▶ [Task goal]
Determine how many lines below hold the string "never". Reply with the number alone.

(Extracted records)
· · · · ·

--- src/scx_pkg.sv ---
package scx_pkg;

    // ============================================================
    // Page-zero layout, word offsets
    localparam logic [27:0] PZ_GATE_PTR = 28'h000001c;
    localparam logic [27:0] PZ_WFP      = 28'h0000010;
    localparam logic [27:0] PZ_WSP      = 28'h0000012;
    localparam logic [27:0] PZ_WSL      = 28'h0000014;
    localparam logic [27:0] PZ_WSB      = 28'h0000016;

    // ============================================================
    // Fault codes
    localparam logic [15:0] FC_NONE     = 16'h0000;
    localparam logic [15:0] FC_STACK    = 16'h0002;
    localparam logic [15:0] FC_SEG_BAD  = 16'h0003;
    localparam logic [15:0] FC_GATE     = 16'h0006;
    localparam logic [15:0] FC_OUT_CALL = 16'h0007;
    localparam logic [15:0] FC_IN_RET   = 16'h0008;

    // ============================================================
    // Register port
    localparam logic [1:0] REG_CTRL   = 2'h0;
    localparam logic [1:0] REG_STATUS = 2'h1;
    localparam logic [1:0] REG_FAULT  = 2'h2;
    localparam logic       CTRL_RST   = 1'h1;

    typedef enum logic [1:0] {
        KIND_CALL   = 2'b00,
        KIND_RETURN = 2'b01,
        KIND_INTR   = 2'b10,
        KIND_JSR    = 2'b11
    } scx_kind_t;

    typedef enum logic [1:0] {
        FK_NONE  = 2'b00,
        FK_PROT  = 2'b01,
        FK_STACK = 2'b10
    } scx_fkind_t;

    typedef struct packed {
        scx_kind_t   kind;
        logic [31:0] ea;
        logic [2:0]  cur_seg;
        logic        indirect;
        logic [2:0]  ind_seg;
        logic [15:0] arg_count;
        logic [31:0] wide_frame_pointer;
        logic [31:0] wsp;
        logic        carry;
        logic [31:0] ret_pc;
    } scx_req_t;

    typedef struct packed {
        logic [31:0] pc;
        logic [31:0] wsp;
        logic [31:0] wsl;
        logic [31:0] wsb;
        logic        stack_loaded;
        scx_fkind_t  fkind;
        logic [15:0] fault_code;
        logic [2:0]  fault_seg;
        logic [31:0] ret_dw;
        logic [31:0] ret_acc;
    } scx_res_t;

    function automatic logic [31:0] pz_addr(input logic [2:0] seg, input logic [27:0] off);
        pz_addr = {1'b0, seg, off};
    endfunction

endpackage
--- src/core/sapr_params.svh ---
// Constants for the converter control and parallel read port.
// Assumes inclusion by bare name from core/ sources.
`ifndef SAPR_PARAMS_SVH
`define SAPR_PARAMS_SVH

`define SAPR_CLK_PERIOD_PS     5000
`define SAPR_BUSY_MAX_PS       25000
`define SAPR_HOLD_MAX_PS       10000
`define SAPR_RD_VALID_PS       40000
`define SAPR_BUSY_CYC          ((`SAPR_BUSY_MAX_PS / `SAPR_CLK_PERIOD_PS) > 0 ? \
                                (`SAPR_BUSY_MAX_PS / `SAPR_CLK_PERIOD_PS) : 1)
`define SAPR_RD_VALID_CYC      ((`SAPR_RD_VALID_PS + `SAPR_CLK_PERIOD_PS - 1) / \
                                `SAPR_CLK_PERIOD_PS)
`define SAPR_CONV_EDGES        16
`define SAPR_LATCH_EDGE        17
`define SAPR_RESULT_W          16
`define SAPR_BYTE_W            8
`define SAPR_RESULT_RST        16'h0000
`define SAPR_FIFO_DEPTH        4

`endif

--- src/core/sapr_pkg.sv ---
// Types for the converter control and parallel read port.
// Assumes sapr_params.svh is available.
package sapr_pkg;
  typedef enum logic [1:0] {
    SAPR_IDLE = 2'b00,
    SAPR_WAIT = 2'b01,
    SAPR_CONV = 2'b10
  } sapr_state_t;
endpackage
--- config.mk ---
export PLATFORM = sky130hd
export DESIGN_NAME = codec_mute_ctrl
export DESIGN_NICKNAME = d
export VERILOG_FILES = /design/src/design/codec_ctrl_pkg.sv /design/src/design/zero_mute_if.sv /design/src/design/codec_mute_ctrl.sv /design/src/design/zero_mute_det.sv
export SDC_FILE = /design/constraint.sdc
export NUM_CORES = 1
export LEC_CHECK = 0
export BUFFER_PORTS_ARGS = -buffer_cell sky130_fd_sc_hd__buf_2
export CORE_ASPECT_RATIO = 0.7
export CORE_MARGIN = 2
export CORE_UTILIZATION = 25
export DETAILED_ROUTE_END_ITERATION = 6
export PLACE_DENSITY = 0.63
export SYNTH_ARGS = -nofsm -noshare
export SYNTH_HDL_FRONTEND = slang
export SYNTH_SLANG_ARGS = --single-unit
export TNS_END_PERCENT = 30
--- constraint.sdc ---
create_clock -name clk_sys_i -period 1.95 [get_ports clk_sys_i]
set_clock_uncertainty 0.1 [all_clocks]
set_input_delay 0.39 -clock clk_sys_i [delete_from_list [all_inputs] [get_ports clk_sys_i]]
set_output_delay 0.39 -clock clk_sys_i [all_outputs]
set_load 0.05 [all_outputs]
[src/verilog/rsc_pkg.sv]
// Function
// - power-on reset clears all, drives both pins
// - strap configuration changes only at power-on
// - hard reset always asserts soft reset too
// - hard pin open-drain, shared with outside
// - hard reset loads 32-bit configuration word
// - external soft pin seen only when idle
// - soft reset drives soft pin, keeps configuration
// - enabled watchdog expiry starts hard sequence
// - enabled bus-monitor expiry starts hard sequence
// - host command starts internal soft sequence
// - status register records latest reset sources
// - internal power-on held 1024 cycles after release
// - hard pin released 512 cycles after lock
// - soft pin released 515 cycles after lock
// - fourteen strap levels captured at power-on release
package rsc_pkg;

  // sequence lengths, in reference clock cycles
  localparam int POR_STRETCH_CYCLES  = 1024;
  localparam int HARD_RELEASE_CYCLES = 512;
  localparam int SOFT_RELEASE_CYCLES = 515;
  // soft pin lags the hard pin by the difference
  localparam int SOFT_TAIL_CYCLES    = SOFT_RELEASE_CYCLES - HARD_RELEASE_CYCLES;
  // length of a soft-only sequence
  localparam int SOFT_ONLY_CYCLES    = SOFT_RELEASE_CYCLES;
  localparam int CNT_W               = 11;

  // synchroniser depth and post-release blanking of pin inputs
  localparam int SYNC_STAGES = 2;
  localparam int QUIET_W     = 2;
  localparam logic [QUIET_W-1:0] QUIET_CYCLES = 2'h3;

  // strap inputs captured at power-on release
  localparam int CFG_PINS       = 14;
  localparam int CFG_RST_MODE   = 0;
  localparam int CFG_CONF_SLAVE = 1;
  localparam int CFG_SLAVE_SYNC = 2;
  localparam int CFG_SLAVE_WIDE = 3;
  localparam int CFG_CHIP_ID_LO = 4;
  localparam int CFG_CHIP_ID_HI = 7;
  localparam int CFG_BOOT_LO    = 8;
  localparam int CFG_BOOT_HI    = 10;
  localparam int CFG_WDOG_EN    = 11;
  localparam int CFG_CLKMODE_LO = 12;
  localparam int CFG_CLKMODE_HI = 13;
  localparam logic [CFG_PINS-1:0] CFG_RESET_VAL = 14'h0000;

  // hard reset configuration word
  localparam int HCW_W = 32;
  localparam logic [HCW_W-1:0] HCW_RESET_VAL = 32'h0000_0000;

  // reset status bit positions
  localparam int RST_SRC_W   = 6;
  localparam int SRC_POR     = 0;
  localparam int SRC_HARD    = 1;
  localparam int SRC_SOFT    = 2;
  localparam int SRC_WDOG    = 3;
  localparam int SRC_BUSMON  = 4;
  localparam int SRC_HOST    = 5;
  localparam logic [RST_SRC_W-1:0] STATUS_RESET_VAL = 6'h01;

  // one-hot sequencer states
  typedef enum logic [6:0] {
    ST_IDLE        = 7'h01,
    ST_POR_HOLD    = 7'h02,
    ST_POR_STRETCH = 7'h04,
    ST_PLL_WAIT    = 7'h08,
    ST_HARD_DRIVE  = 7'h10,
    ST_SOFT_TAIL   = 7'h20,
    ST_SOFT_DRIVE  = 7'h40
  } rsc_state_t;

endpackage : rsc_pkg

[src/verilog/rsc_cnt_if.sv]
`timescale 1ns/1ps
// load/done handshake between sequencer and delay counter
interface rsc_cnt_if #(parameter int W = 11);
  logic         load;   // one-cycle start pulse
  logic [W-1:0] value;  // cycles until done
  logic         done;   // one-cycle expiry pulse

  modport counter (input load, input value, output done);
  modport user    (output load, output value, input done);
endinterface : rsc_cnt_if

[src/verilog/rsc_pin_sync.sv]
`timescale 1ns/1ps
// two-flop synchroniser per bit, stage one read only by stage two
module rsc_pin_sync
  import rsc_pkg::*;
#(
  parameter int WIDTH = 4
) (
  input  wire logic             clock,
  input  wire logic             sys_rst,
  input  wire logic             clk_en,
  input  wire logic [WIDTH-1:0] async_in,
  output logic      [WIDTH-1:0] sync_out
);

  genvar gi;
  generate
    for (gi = 0; gi < WIDTH; gi++) begin : g_bit
      logic meta;  // first stage, metastability catcher
      // reset to zero: active-low reset pins then read as asserted
      always_ff @(posedge clock) begin
        if (sys_rst) begin
          meta         <= 1'b0;
          sync_out[gi] <= 1'b0;
        end else if (clk_en) begin
          meta         <= async_in[gi];
          sync_out[gi] <= meta;
        end
      end
    end
  endgenerate

endmodule : rsc_pin_sync

[src/verilog/rsc_delay_counter.sv]
`timescale 1ns/1ps
// down counter: done pulses value cycles after load
module rsc_delay_counter
  import rsc_pkg::*;
#(
  parameter int W = CNT_W
) (
  input  wire logic  clock,
  input  wire logic  sys_rst,
  input  wire logic  clk_en,
  rsc_cnt_if.counter cnt
);

  logic [W-1:0] count;    // remaining cycles
  logic         running;  // a delay is in progress
  wire          expire = running & (count == {{(W-1){1'b0}}, 1'b1});

  assign cnt.done = expire & clk_en;

  // a new load restarts the delay, so a stale run never leaks out
  always_ff @(posedge clock) begin
    if (sys_rst) begin
      count   <= '0;
      running <= 1'b0;
    end else if (clk_en) begin
      if (cnt.load) begin
        count   <= cnt.value;
        running <= 1'b1;
      end else if (running) begin
        count   <= count - {{(W-1){1'b0}}, 1'b1};
        running <= ~expire;
      end
    end
  end

endmodule : rsc_delay_counter

[src/verilog/rsc_reset_ctrl.sv]
`timescale 1ns/1ps
// multi-source reset sequencer; reference clock is the input clock here
// power-on: pin low holds all, release starts the stretch count
// stretch end lifts the pll reset, then lock is awaited
// lock starts the hard count, soft pin follows a short tail later
// hard pin, watchdog and bus monitor join at the lock wait
// soft pin and host command run a soft-only count
// one sequence at a time: sources seen while busy are dropped
// trade-off: no queue, as a busy sequence already resets the cores
// power-on is the exception and restarts from the hold state
// straps and the configuration word are the only stored settings
// status is rewritten whole by each accepted reset
// limitation: counts assume the reference clock equals this clock
// a slower reference would need the count parameters scaled
// all pins are sampled through the synchroniser bank below
module rsc_reset_ctrl
  import rsc_pkg::*;
#(
  parameter int POR_STRETCH  = POR_STRETCH_CYCLES,
  parameter int HARD_RELEASE = HARD_RELEASE_CYCLES,
  parameter int SOFT_TAIL    = SOFT_TAIL_CYCLES,
  parameter int SOFT_ONLY    = SOFT_ONLY_CYCLES
) (
  input  wire logic                 clock,
  input  wire logic                 sys_rst,
  input  wire logic                 clk_en,
  input  wire logic                 power_on_reset_n,
  input  wire logic                 hard_reset_n_in,
  output logic                      hard_reset_n_out,
  output logic                      hard_reset_n_oe,
  input  wire logic                 soft_reset_n_in,
  output logic                      soft_reset_n_out,
  output logic                      soft_reset_n_oe,
  input  wire logic                 watchdog_expired,
  input  wire logic                 watchdog_reset_enable,
  input  wire logic                 bus_monitor_expired,
  input  wire logic                 bus_monitor_reset_enable,
  input  wire logic                 host_reset_cmd,
  input  wire logic                 system_pll_lock,
  output logic                      system_pll_reset,
  output logic                      internal_power_on_reset,
  output logic                      hard_domain_reset,
  output logic                      core_reset,
  input  wire logic [CFG_PINS-1:0]  config_pins,
  output logic      [CFG_PINS-1:0]  boot_config,
  output logic      [1:0]           clock_mode_select,
  input  wire logic [HCW_W-1:0]     hard_config_word,
  output logic      [HCW_W-1:0]     hard_config,
  output logic      [RST_SRC_W-1:0] reset_status
);

  // straps, lock and the three reset pins share one synchroniser bank
  // bit 0 power-on, 1 hard pin, 2 soft pin, 3 lock, straps above
  localparam int SYNC_W = CFG_PINS + 4;

  // synchronised pin view
  logic [SYNC_W-1:0]   sync_vec;
  wire                 por_n_s  = sync_vec[0];
  wire                 hard_n_s = sync_vec[1];
  wire                 soft_n_s = sync_vec[2];
  wire                 lock_s   = sync_vec[3];
  wire  [CFG_PINS-1:0] cfg_s    = sync_vec[SYNC_W-1:4];

  // sequencer bookkeeping
  rsc_state_t           state;       // sequencer state
  rsc_state_t           next_state;  // combinational successor
  logic [QUIET_W-1:0]   quiet;       // idle cycles since our own release

  // one shared counter serves every timed state; only one runs at a time
  rsc_cnt_if #(.W(CNT_W)) cnt_bus ();

  // straps need no handshake: they are static while power-on is low
  // every pin passes two flops before the sequencer looks at it
  rsc_pin_sync #(.WIDTH(SYNC_W)) u_sync (
    .clock    (clock),
    .sys_rst  (sys_rst),
    .clk_en   (clk_en),
    .async_in ({config_pins, system_pll_lock, soft_reset_n_in,
                hard_reset_n_in, power_on_reset_n}),
    .sync_out (sync_vec)
  );

  // done pulses for one cycle, gated by the clock enable
  rsc_delay_counter #(.W(CNT_W)) u_delay (
    .clock   (clock),
    .sys_rst (sys_rst),
    .clk_en  (clk_en),
    .cnt     (cnt_bus.counter)
  );

  // source decode
  // idle is the only state that takes new non-power-on sources
  wire idle       = (state == ST_IDLE);
  // our own released pins need the sync delay before they read high again
  wire quiet_done = (quiet == QUIET_CYCLES);
  // pins read low when asserted; invert once here
  wire por_ext    = ~por_n_s;
  wire hard_ext   = ~hard_n_s & quiet_done;
  wire soft_ext   = ~soft_n_s & quiet_done;
  // internal expiries share our clock and need no synchroniser
  wire wdog_evt   = watchdog_expired & watchdog_reset_enable;
  wire bmon_evt   = bus_monitor_expired & bus_monitor_reset_enable;
  // requests only leave idle; power-on keeps priority over all of them
  // trade-off: a source arriving mid-sequence is lost, not queued
  // hard sources beat soft ones seen in the same cycle
  wire hard_req   = idle & ~por_ext & (hard_ext | wdog_evt | bmon_evt);
  wire soft_req   = idle & ~por_ext & ~hard_req & (soft_ext | host_reset_cmd);
  // power-on edges drive status clear and strap capture
  wire por_entry  = por_ext & (state != ST_POR_HOLD);
  wire por_exit   = (state == ST_POR_HOLD) & ~por_ext;

  // sources seen this cycle; a hard request masks soft ones
  wire [RST_SRC_W-1:0] src_vec;
  // the power-on bit is written only by the power-on branch below
  assign src_vec[SRC_POR]    = 1'b0;
  assign src_vec[SRC_HARD]   = hard_ext;
  assign src_vec[SRC_WDOG]   = wdog_evt;
  assign src_vec[SRC_BUSMON] = bmon_evt;
  assign src_vec[SRC_SOFT]   = soft_ext & ~hard_req;
  assign src_vec[SRC_HOST]   = host_reset_cmd & ~hard_req;

  // the successor is pure decode of state and sources; the clock enable
  // acts only where state is stored, so a frozen clock holds everything
  // successor state
  always_comb begin
    // hold unless a branch moves on
    next_state = state;
    case (state)
      // waiting for any source
      ST_IDLE: begin
        if (hard_req) begin
          next_state = ST_PLL_WAIT;
        end else if (soft_req) begin
          next_state = ST_SOFT_DRIVE;
        end
      end
      // power-on pin still low
      ST_POR_HOLD: begin
        if (!por_ext) begin
          next_state = ST_POR_STRETCH;
        end
      end
      // internal power-on held after pin release
      ST_POR_STRETCH: begin
        if (cnt_bus.done) begin
          next_state = ST_PLL_WAIT;
        end
      end
      // pll reset lifted, wait for synchronised lock
      ST_PLL_WAIT: begin
        if (lock_s) begin
          next_state = ST_HARD_DRIVE;
        end
      end
      // hard and soft pins both pulled
      ST_HARD_DRIVE: begin
        if (cnt_bus.done) begin
          next_state = ST_SOFT_TAIL;
        end
      end
      // hard released, soft held a few more cycles
      ST_SOFT_TAIL: begin
        if (cnt_bus.done) begin
          next_state = ST_IDLE;
        end
      end
      // soft-only sequence from soft pin or host
      ST_SOFT_DRIVE: begin
        if (cnt_bus.done) begin
          next_state = ST_IDLE;
        end
      end
      // illegal code, recover through idle
      default: begin
        next_state = ST_IDLE;
      end
    endcase
    // power-on outranks every sequence in flight
    if (por_ext) begin
      next_state = ST_POR_HOLD;
    end
  end

  // delay loads on entry to a timed state
  // a load only on a state change, so a held state never reloads
  // a power-on restart from any timed state reloads the stretch
  wire entering = (next_state != state);
  assign cnt_bus.load = entering & ((next_state == ST_POR_STRETCH) |
                                    (next_state == ST_HARD_DRIVE) |
                                    (next_state == ST_SOFT_TAIL) |
                                    (next_state == ST_SOFT_DRIVE));
  // the value only matters in the cycle that load is high
  assign cnt_bus.value =
    (next_state == ST_POR_STRETCH) ? CNT_W'(POR_STRETCH) :
    (next_state == ST_HARD_DRIVE)  ? CNT_W'(HARD_RELEASE) :
    (next_state == ST_SOFT_TAIL)   ? CNT_W'(SOFT_TAIL) :
                                     CNT_W'(SOFT_ONLY);

  // pin and reset-domain drive decoded from the successor
  // decoding the successor lets the registered outputs change together
  // with the state, with no extra cycle of lag
  wire next_int_por = (next_state == ST_POR_HOLD) | (next_state == ST_POR_STRETCH);
  wire next_hard    = next_int_por | (next_state == ST_PLL_WAIT) |
                      (next_state == ST_HARD_DRIVE);
  wire next_soft    = next_hard | (next_state == ST_SOFT_TAIL) |
                      (next_state == ST_SOFT_DRIVE);

  // open-drain pins only ever pull low
  // the drive decision lives in the enables; the data bit never changes
  assign hard_reset_n_out = 1'b0;
  assign soft_reset_n_out = 1'b0;

  // state register
  // sys_rst stands for a power-on, so straps are sampled again
  // states change only with the clock enable high
  always_ff @(posedge clock) begin
    if (sys_rst) begin
      state <= ST_POR_HOLD;  // come up as if in power-on reset
    end else if (clk_en) begin
      state <= next_state;
    end
  end

  // blanking of pin inputs after our own release
  // without it our own released soft pin, still low through the
  // synchroniser, would read as a fresh external soft reset
  always_ff @(posedge clock) begin
    if (sys_rst) begin
      quiet <= '0;
    end else if (clk_en) begin
      if (!idle) begin
        quiet <= '0;
      end else if (!quiet_done) begin
        quiet <= quiet + {{(QUIET_W-1){1'b0}}, 1'b1};
      end
    end
  end

  // registered reset outputs
  // every output comes from a flop, so consumers see no decode glitches
  // pll reset shares the internal power-on term: only power-on resets it
  // domain resets track their pins cycle for cycle
  always_ff @(posedge clock) begin
    if (sys_rst) begin
      // everything held in reset, both pins pulled
      hard_reset_n_oe         <= 1'b1;
      soft_reset_n_oe         <= 1'b1;
      internal_power_on_reset <= 1'b1;
      system_pll_reset        <= 1'b1;
      hard_domain_reset       <= 1'b1;
      core_reset              <= 1'b1;
    end else if (clk_en) begin
      // follow the successor decode
      hard_reset_n_oe         <= next_hard;
      soft_reset_n_oe         <= next_soft;
      internal_power_on_reset <= next_int_por;
      system_pll_reset        <= next_int_por;
      hard_domain_reset       <= next_hard;
      core_reset              <= next_soft;
    end
  end

  // straps latched once, on power-on release only
  // no other reset path writes here, so mode and identity bits survive
  // hard and soft resets untouched
  always_ff @(posedge clock) begin
    if (sys_rst) begin
      boot_config <= CFG_RESET_VAL;
    end else if (clk_en && por_exit) begin
      boot_config <= cfg_s;
    end
  end

  // clock mode field of the strap copy
  assign clock_mode_select = boot_config[CFG_CLKMODE_HI:CFG_CLKMODE_LO];

  // configuration word taken as the hard pin releases
  // the word must be stable at the end of the hard count; later changes
  // are ignored until the next hard or power-on reset
  always_ff @(posedge clock) begin
    if (sys_rst) begin
      hard_config <= HCW_RESET_VAL;
    end else if (clk_en && (state == ST_HARD_DRIVE) && cnt_bus.done) begin
      hard_config <= hard_config_word;
    end
  end

  // latest-cause record; a new reset replaces the old record whole
  // power-on leaves only its own bit; other sources report together
  // a soft source is not recorded when a hard one wins the same cycle
  always_ff @(posedge clock) begin
    if (sys_rst) begin
      reset_status <= STATUS_RESET_VAL;
    end else if (clk_en) begin
      // power-on entry wipes the older record
      if (por_entry) begin
        reset_status <= STATUS_RESET_VAL;
      // accepted request: record the sources present this cycle, soft ones masked by a hard request
      end else if (hard_req || soft_req) begin
        reset_status <= src_vec;
      end
    end
  end

endmodule : rsc_reset_ctrl

[config.mk]
export PLATFORM = sky130hd
export DESIGN_NAME = rsc_reset_ctrl
export DESIGN_NICKNAME = d
export VERILOG_FILES = /design/src/verilog/rsc_pkg.sv /design/src/verilog/rsc_cnt_if.sv /design/src/verilog/rsc_pin_sync.sv /design/src/verilog/rsc_delay_counter.sv /design/src/verilog/rsc_reset_ctrl.sv
export SDC_FILE = /design/constraint.sdc
export NUM_CORES = 1
export LEC_CHECK = 0
export BUFFER_PORTS_ARGS = -buffer_cell sky130_fd_sc_hd__buf_2
export CAP_MARGIN = 20
export CELL_PAD_IN_SITES_DETAIL_PLACEMENT = 1
export CELL_PAD_IN_SITES_GLOBAL_PLACEMENT = 1
export CORE_UTILIZATION = 35
export CTS_BUF_LIST = sky130_fd_sc_hd__clkbuf_16
export DETAILED_ROUTE_END_ITERATION = 7
export PLACE_DENSITY_LB_ADDON = 0.1
export SLEW_MARGIN = 0
export SYNTH_ARGS = -nofsm -noshare
export SYNTH_HDL_FRONTEND = slang
export SYNTH_SLANG_ARGS = --single-unit
[constraint.sdc]
create_clock -name clock -period 2.8 [get_ports clock]
set_input_delay 0.42 -clock clock [delete_from_list [all_inputs] [get_ports clock]]
set_output_delay 0.42 -clock clock [all_outputs]
set_load 0.01 [all_outputs]
==> results of run 1 <==
area by class of cell:
type,count,area (um^2)
Sequential cell,112,2240
Fill cell,1660,7220
Timing Repair Buffer,154,902
Inverter,9,33.8
Tap cell,176,220
Clock buffer,9,225
Multi-Input combinational cell,427,2500
Clock inverter,7,111
worst paths after layout:
check / startpoint / to / slack [ns] / cells after the start
hold / removal: hard_config_word[21] / hard_config[21] / 0.30 / 3
setup / recovery: state[2] / state[0] / 0.10 / 10
hold reg to reg: hard_config[26] / hard_config[26] / 0.45 / 2
setup reg to reg: state[2] / state[0] / 0.10 / 10
worst min-delay path: stages:
cell and delay, ns:
sky130_fd_sc_hd__buf_2 0.10, sky130_fd_sc_hd__nand2_1 0.04, sky130_fd_sc_hd__a21oi_1 0.05
cells in the final DEF (no fill, tap or decap), drive strengths merged, types with 2 or more instances in the layout:
master / count
nand4: 4
nor2: 68
nor2b: 4
bufinv: 2
or3: 3
xnor2: 3
nor4: 8
a21oi: 63
buf: 154
xor2: 5
dfxtp: 112
mux2i: 39
and3: 2
o22ai: 2
nand3: 11
a211oi: 2
nor3: 25
a22oi: 5
nand4b: 4
o21ai: 15
nand2b: 8
ha: 3
o32a: 2
o32ai: 2
o31ai: 3
o2bb2ai: 2
conb: 2
clkbuf: 9
clkinv: 2
and2: 3
nand2: 113
a2111oi: 2
a31oi: 4
o41a: 2
or4: 3
nor4b: 2
inv: 10
clkinvlp: 2
power by group through the flow:
stage	clock, mW	combinational (mW)	sequential, mW
2_1_floorplan	0	0.134	1.67
3_3_place_gp	0	0.210	1.68
3_5_place_dp	0	0.216	1.68
4_1_cts	1.49	0.218	1.64
5_1_grt	1.55	0.243	1.64
6_report	1.45	0.219	1.64
routing by layer:
| layer | part of all wire (%) | GRT usage, % |
|---|---|---|
| met5 | 0 | 0 |
| met4 | 1.5 | 5.09 |
| met3 | 3.6 | 5.09 |
| met2 | 50 | 34.9 |
| met1 | 45 | 24.2 |
sequential cells by signal, indices dropped and copies added, names as in the netlist:
name,flops
state,7
reset_status,6
hard_domain_reset,1
quiet,2
u_sync.g_bit.meta,18
u_delay.count,11
hard_config,32
internal_power_on_reset,1
core_reset,1
boot_config,14
u_delay.running,1
u_sync.sync_out,18
per-stage QoR:
stage	hold WS [ns]	util, %
5_1_grt	0.294	46.4
2_1_floorplan	0.431	-
4_1_cts	0.281	45.5
3_5_place_dp	0.446	42.9
3_3_place_gp	0.439	42.9
6_report	0.296	46.4
kinds of logic after synthesis:
group,count (synthesis)
simple gates,262
compound gates,113
flops,112
buf+inv,58
mux,39
xor+xnor,8
fa+ha+maj,3
other cells,1
what timing repair did:
item	in CTS	in global routing
setup endpoints to repair	10	14
setup buffers	0	3
gates cloned	0	0
pin swaps	0	8
gates resized for setup	3	20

· · · · ·

▶ [Response box]
3